Task objective:
A verbatim reproduction of all the entries is needed.

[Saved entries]
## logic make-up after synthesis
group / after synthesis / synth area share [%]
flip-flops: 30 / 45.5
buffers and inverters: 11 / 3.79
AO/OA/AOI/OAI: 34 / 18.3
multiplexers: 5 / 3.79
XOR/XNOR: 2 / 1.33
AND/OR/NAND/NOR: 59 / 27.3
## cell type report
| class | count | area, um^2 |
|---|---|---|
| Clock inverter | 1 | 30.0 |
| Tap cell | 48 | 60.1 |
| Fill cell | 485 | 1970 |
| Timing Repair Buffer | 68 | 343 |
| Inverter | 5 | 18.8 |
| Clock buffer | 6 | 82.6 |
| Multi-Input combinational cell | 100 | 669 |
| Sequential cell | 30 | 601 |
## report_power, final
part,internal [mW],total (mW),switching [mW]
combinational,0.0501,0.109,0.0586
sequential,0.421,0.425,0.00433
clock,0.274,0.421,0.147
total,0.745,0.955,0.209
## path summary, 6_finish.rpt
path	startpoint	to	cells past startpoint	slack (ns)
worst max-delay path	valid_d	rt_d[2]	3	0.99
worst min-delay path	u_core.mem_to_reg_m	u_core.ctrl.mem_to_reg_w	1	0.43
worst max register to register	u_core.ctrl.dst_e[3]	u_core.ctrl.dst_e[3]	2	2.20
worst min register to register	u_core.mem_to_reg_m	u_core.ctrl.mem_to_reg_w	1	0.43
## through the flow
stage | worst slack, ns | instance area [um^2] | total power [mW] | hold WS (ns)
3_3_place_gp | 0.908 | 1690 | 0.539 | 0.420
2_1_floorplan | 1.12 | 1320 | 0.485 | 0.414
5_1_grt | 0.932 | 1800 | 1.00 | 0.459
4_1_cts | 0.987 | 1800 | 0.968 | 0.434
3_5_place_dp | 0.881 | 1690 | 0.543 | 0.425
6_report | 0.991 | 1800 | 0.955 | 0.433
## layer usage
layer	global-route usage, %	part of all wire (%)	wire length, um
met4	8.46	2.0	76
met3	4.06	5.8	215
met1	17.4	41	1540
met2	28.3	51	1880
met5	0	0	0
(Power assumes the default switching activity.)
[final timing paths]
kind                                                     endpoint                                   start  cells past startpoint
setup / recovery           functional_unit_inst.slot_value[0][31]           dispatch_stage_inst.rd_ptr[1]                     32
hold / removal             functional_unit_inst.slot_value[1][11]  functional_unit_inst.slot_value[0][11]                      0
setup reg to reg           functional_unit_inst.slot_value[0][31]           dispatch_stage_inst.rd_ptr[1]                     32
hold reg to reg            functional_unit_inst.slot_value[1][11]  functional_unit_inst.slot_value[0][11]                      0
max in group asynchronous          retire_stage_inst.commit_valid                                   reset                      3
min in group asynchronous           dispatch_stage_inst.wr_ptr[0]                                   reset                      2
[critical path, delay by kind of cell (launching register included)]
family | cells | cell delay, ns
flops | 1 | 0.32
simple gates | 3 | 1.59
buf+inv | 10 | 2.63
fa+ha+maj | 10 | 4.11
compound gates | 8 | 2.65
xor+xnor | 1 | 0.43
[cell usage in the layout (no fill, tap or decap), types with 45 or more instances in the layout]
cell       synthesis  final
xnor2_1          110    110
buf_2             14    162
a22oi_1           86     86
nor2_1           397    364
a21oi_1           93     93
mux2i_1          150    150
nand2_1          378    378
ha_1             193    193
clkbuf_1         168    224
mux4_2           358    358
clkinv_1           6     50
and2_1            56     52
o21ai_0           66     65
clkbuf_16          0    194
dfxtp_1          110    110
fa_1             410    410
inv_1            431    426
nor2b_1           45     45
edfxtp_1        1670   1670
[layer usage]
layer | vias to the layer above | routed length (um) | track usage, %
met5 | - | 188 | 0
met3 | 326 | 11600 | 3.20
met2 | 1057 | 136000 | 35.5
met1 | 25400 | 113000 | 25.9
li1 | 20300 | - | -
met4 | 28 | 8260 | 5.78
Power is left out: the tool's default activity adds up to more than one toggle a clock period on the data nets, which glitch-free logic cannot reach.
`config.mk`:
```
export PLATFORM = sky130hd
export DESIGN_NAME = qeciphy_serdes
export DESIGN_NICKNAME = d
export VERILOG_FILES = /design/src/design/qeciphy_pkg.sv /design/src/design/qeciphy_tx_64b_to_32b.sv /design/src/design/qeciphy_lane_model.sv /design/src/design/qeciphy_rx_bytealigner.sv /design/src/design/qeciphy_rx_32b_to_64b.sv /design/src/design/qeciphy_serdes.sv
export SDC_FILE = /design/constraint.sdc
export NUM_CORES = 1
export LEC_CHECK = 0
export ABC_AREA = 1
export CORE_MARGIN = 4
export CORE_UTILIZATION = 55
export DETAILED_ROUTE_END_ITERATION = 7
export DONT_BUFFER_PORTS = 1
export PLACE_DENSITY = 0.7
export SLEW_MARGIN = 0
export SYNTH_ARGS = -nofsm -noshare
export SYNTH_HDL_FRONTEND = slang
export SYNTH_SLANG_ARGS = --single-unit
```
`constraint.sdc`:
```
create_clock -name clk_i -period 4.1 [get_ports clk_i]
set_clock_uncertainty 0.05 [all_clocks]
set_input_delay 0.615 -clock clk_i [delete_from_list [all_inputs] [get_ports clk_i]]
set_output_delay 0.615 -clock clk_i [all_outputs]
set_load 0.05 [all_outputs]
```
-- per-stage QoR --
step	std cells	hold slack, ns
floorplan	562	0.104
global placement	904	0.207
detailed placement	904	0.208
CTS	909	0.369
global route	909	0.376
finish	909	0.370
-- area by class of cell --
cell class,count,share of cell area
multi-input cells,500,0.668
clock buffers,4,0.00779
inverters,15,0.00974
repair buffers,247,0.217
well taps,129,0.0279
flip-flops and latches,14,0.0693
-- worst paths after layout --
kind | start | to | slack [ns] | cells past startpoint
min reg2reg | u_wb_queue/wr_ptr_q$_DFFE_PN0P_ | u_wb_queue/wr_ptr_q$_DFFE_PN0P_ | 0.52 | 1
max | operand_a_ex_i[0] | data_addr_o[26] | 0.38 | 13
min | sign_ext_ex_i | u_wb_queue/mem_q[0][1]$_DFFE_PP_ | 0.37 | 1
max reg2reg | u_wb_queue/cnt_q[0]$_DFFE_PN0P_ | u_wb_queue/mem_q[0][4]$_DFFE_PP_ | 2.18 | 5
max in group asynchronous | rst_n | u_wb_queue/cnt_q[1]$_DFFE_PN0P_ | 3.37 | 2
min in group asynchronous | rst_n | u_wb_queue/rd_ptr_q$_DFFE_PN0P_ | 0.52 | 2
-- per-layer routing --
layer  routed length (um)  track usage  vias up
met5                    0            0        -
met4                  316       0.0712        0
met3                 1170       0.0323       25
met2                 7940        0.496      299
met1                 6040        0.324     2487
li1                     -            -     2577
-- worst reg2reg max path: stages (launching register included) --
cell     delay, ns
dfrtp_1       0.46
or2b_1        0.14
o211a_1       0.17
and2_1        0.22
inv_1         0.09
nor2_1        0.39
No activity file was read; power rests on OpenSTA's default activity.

Answer box:
## logic make-up after synthesis
group / after synthesis / synth area share [%]
flip-flops: 30 / 45.5
buffers and inverters: 11 / 3.79
AO/OA/AOI/OAI: 34 / 18.3
multiplexers: 5 / 3.79
XOR/XNOR: 2 / 1.33
AND/OR/NAND/NOR: 59 / 27.3
## cell type report
| class | count | area, um^2 |
|---|---|---|
| Clock inverter | 1 | 30.0 |
| Tap cell | 48 | 60.1 |
| Fill cell | 485 | 1970 |
| Timing Repair Buffer | 68 | 343 |
| Inverter | 5 | 18.8 |
| Clock buffer | 6 | 82.6 |
| Multi-Input combinational cell | 100 | 669 |
| Sequential cell | 30 | 601 |
## report_power, final
part,internal [mW],total (mW),switching [mW]
combinational,0.0501,0.109,0.0586
sequential,0.421,0.425,0.00433
clock,0.274,0.421,0.147
total,0.745,0.955,0.209
## path summary, 6_finish.rpt
path	startpoint	to	cells past startpoint	slack (ns)
worst max-delay path	valid_d	rt_d[2]	3	0.99
worst min-delay path	u_core.mem_to_reg_m	u_core.ctrl.mem_to_reg_w	1	0.43
worst max register to register	u_core.ctrl.dst_e[3]	u_core.ctrl.dst_e[3]	2	2.20
worst min register to register	u_core.mem_to_reg_m	u_core.ctrl.mem_to_reg_w	1	0.43
## through the flow
stage | worst slack, ns | instance area [um^2] | total power [mW] | hold WS (ns)
3_3_place_gp | 0.908 | 1690 | 0.539 | 0.420
2_1_floorplan | 1.12 | 1320 | 0.485 | 0.414
5_1_grt | 0.932 | 1800 | 1.00 | 0.459
4_1_cts | 0.987 | 1800 | 0.968 | 0.434
3_5_place_dp | 0.881 | 1690 | 0.543 | 0.425
6_report | 0.991 | 1800 | 0.955 | 0.433
## layer usage
layer	global-route usage, %	part of all wire (%)	wire length, um
met4	8.46	2.0	76
met3	4.06	5.8	215
met1	17.4	41	1540
met2	28.3	51	1880
met5	0	0	0
(Power assumes the default switching activity.)
[final timing paths]
kind                                                     endpoint                                   start  cells past startpoint
setup / recovery           functional_unit_inst.slot_value[0][31]           dispatch_stage_inst.rd_ptr[1]                     32
hold / removal             functional_unit_inst.slot_value[1][11]  functional_unit_inst.slot_value[0][11]                      0
setup reg to reg           functional_unit_inst.slot_value[0][31]           dispatch_stage_inst.rd_ptr[1]                     32
hold reg to reg            functional_unit_inst.slot_value[1][11]  functional_unit_inst.slot_value[0][11]                      0
max in group asynchronous          retire_stage_inst.commit_valid                                   reset                      3
min in group asynchronous           dispatch_stage_inst.wr_ptr[0]                                   reset                      2
[critical path, delay by kind of cell (launching register included)]
family | cells | cell delay, ns
flops | 1 | 0.32
simple gates | 3 | 1.59
buf+inv | 10 | 2.63
fa+ha+maj | 10 | 4.11
compound gates | 8 | 2.65
xor+xnor | 1 | 0.43
[cell usage in the layout (no fill, tap or decap), types with 45 or more instances in the layout]
cell       synthesis  final
xnor2_1          110    110
buf_2             14    162
a22oi_1           86     86
nor2_1           397    364
a21oi_1           93     93
mux2i_1          150    150
nand2_1          378    378
ha_1             193    193
clkbuf_1         168    224
mux4_2           358    358
clkinv_1           6     50
and2_1            56     52
o21ai_0           66     65
clkbuf_16          0    194
dfxtp_1          110    110
fa_1             410    410
inv_1            431    426
nor2b_1           45     45
edfxtp_1        1670   1670
[layer usage]
layer | vias to the layer above | routed length (um) | track usage, %
met5 | - | 188 | 0
met3 | 326 | 11600 | 3.20
met2 | 1057 | 136000 | 35.5
met1 | 25400 | 113000 | 25.9
li1 | 20300 | - | -
met4 | 28 | 8260 | 5.78
Power is left out: the tool's default activity adds up to more than one toggle a clock period on the data nets, which glitch-free logic cannot reach.
`config.mk`:
```
export PLATFORM = sky130hd
export DESIGN_NAME = qeciphy_serdes
export DESIGN_NICKNAME = d
export VERILOG_FILES = /design/src/design/qeciphy_pkg.sv /design/src/design/qeciphy_tx_64b_to_32b.sv /design/src/design/qeciphy_lane_model.sv /design/src/design/qeciphy_rx_bytealigner.sv /design/src/design/qeciphy_rx_32b_to_64b.sv /design/src/design/qeciphy_serdes.sv
export SDC_FILE = /design/constraint.sdc
export NUM_CORES = 1
export LEC_CHECK = 0
export ABC_AREA = 1
export CORE_MARGIN = 4
export CORE_UTILIZATION = 55
export DETAILED_ROUTE_END_ITERATION = 7
export DONT_BUFFER_PORTS = 1
export PLACE_DENSITY = 0.7
export SLEW_MARGIN = 0
export SYNTH_ARGS = -nofsm -noshare
export SYNTH_HDL_FRONTEND = slang
export SYNTH_SLANG_ARGS = --single-unit
```
`constraint.sdc`:
```
create_clock -name clk_i -period 4.1 [get_ports clk_i]
set_clock_uncertainty 0.05 [all_clocks]
set_input_delay 0.615 -clock clk_i [delete_from_list [all_inputs] [get_ports clk_i]]
set_output_delay 0.615 -clock clk_i [all_outputs]
set_load 0.05 [all_outputs]
```
-- per-stage QoR --
step	std cells	hold slack, ns
floorplan	562	0.104
global placement	904	0.207
detailed placement	904	0.208
CTS	909	0.369
global route	909	0.376
finish	909	0.370
-- area by class of cell --
cell class,count,share of cell area
multi-input cells,500,0.668
clock buffers,4,0.00779
inverters,15,0.00974
repair buffers,247,0.217
well taps,129,0.0279
flip-flops and latches,14,0.0693
-- worst paths after layout --
kind | start | to | slack [ns] | cells past startpoint
min reg2reg | u_wb_queue/wr_ptr_q$_DFFE_PN0P_ | u_wb_queue/wr_ptr_q$_DFFE_PN0P_ | 0.52 | 1
max | operand_a_ex_i[0] | data_addr_o[26] | 0.38 | 13
min | sign_ext_ex_i | u_wb_queue/mem_q[0][1]$_DFFE_PP_ | 0.37 | 1
max reg2reg | u_wb_queue/cnt_q[0]$_DFFE_PN0P_ | u_wb_queue/mem_q[0][4]$_DFFE_PP_ | 2.18 | 5
max in group asynchronous | rst_n | u_wb_queue/cnt_q[1]$_DFFE_PN0P_ | 3.37 | 2
min in group asynchronous | rst_n | u_wb_queue/rd_ptr_q$_DFFE_PN0P_ | 0.52 | 2
-- per-layer routing --
layer  routed length (um)  track usage  vias up
met5                    0            0        -
met4                  316       0.0712        0
met3                 1170       0.0323       25
met2                 7940        0.496      299
met1                 6040        0.324     2487
li1                     -            -     2577
-- worst reg2reg max path: stages (launching register included) --
cell     delay, ns
dfrtp_1       0.46
or2b_1        0.14
o211a_1       0.17
and2_1        0.22
inv_1         0.09
nor2_1        0.39
No activity file was read; power rests on OpenSTA's default activity.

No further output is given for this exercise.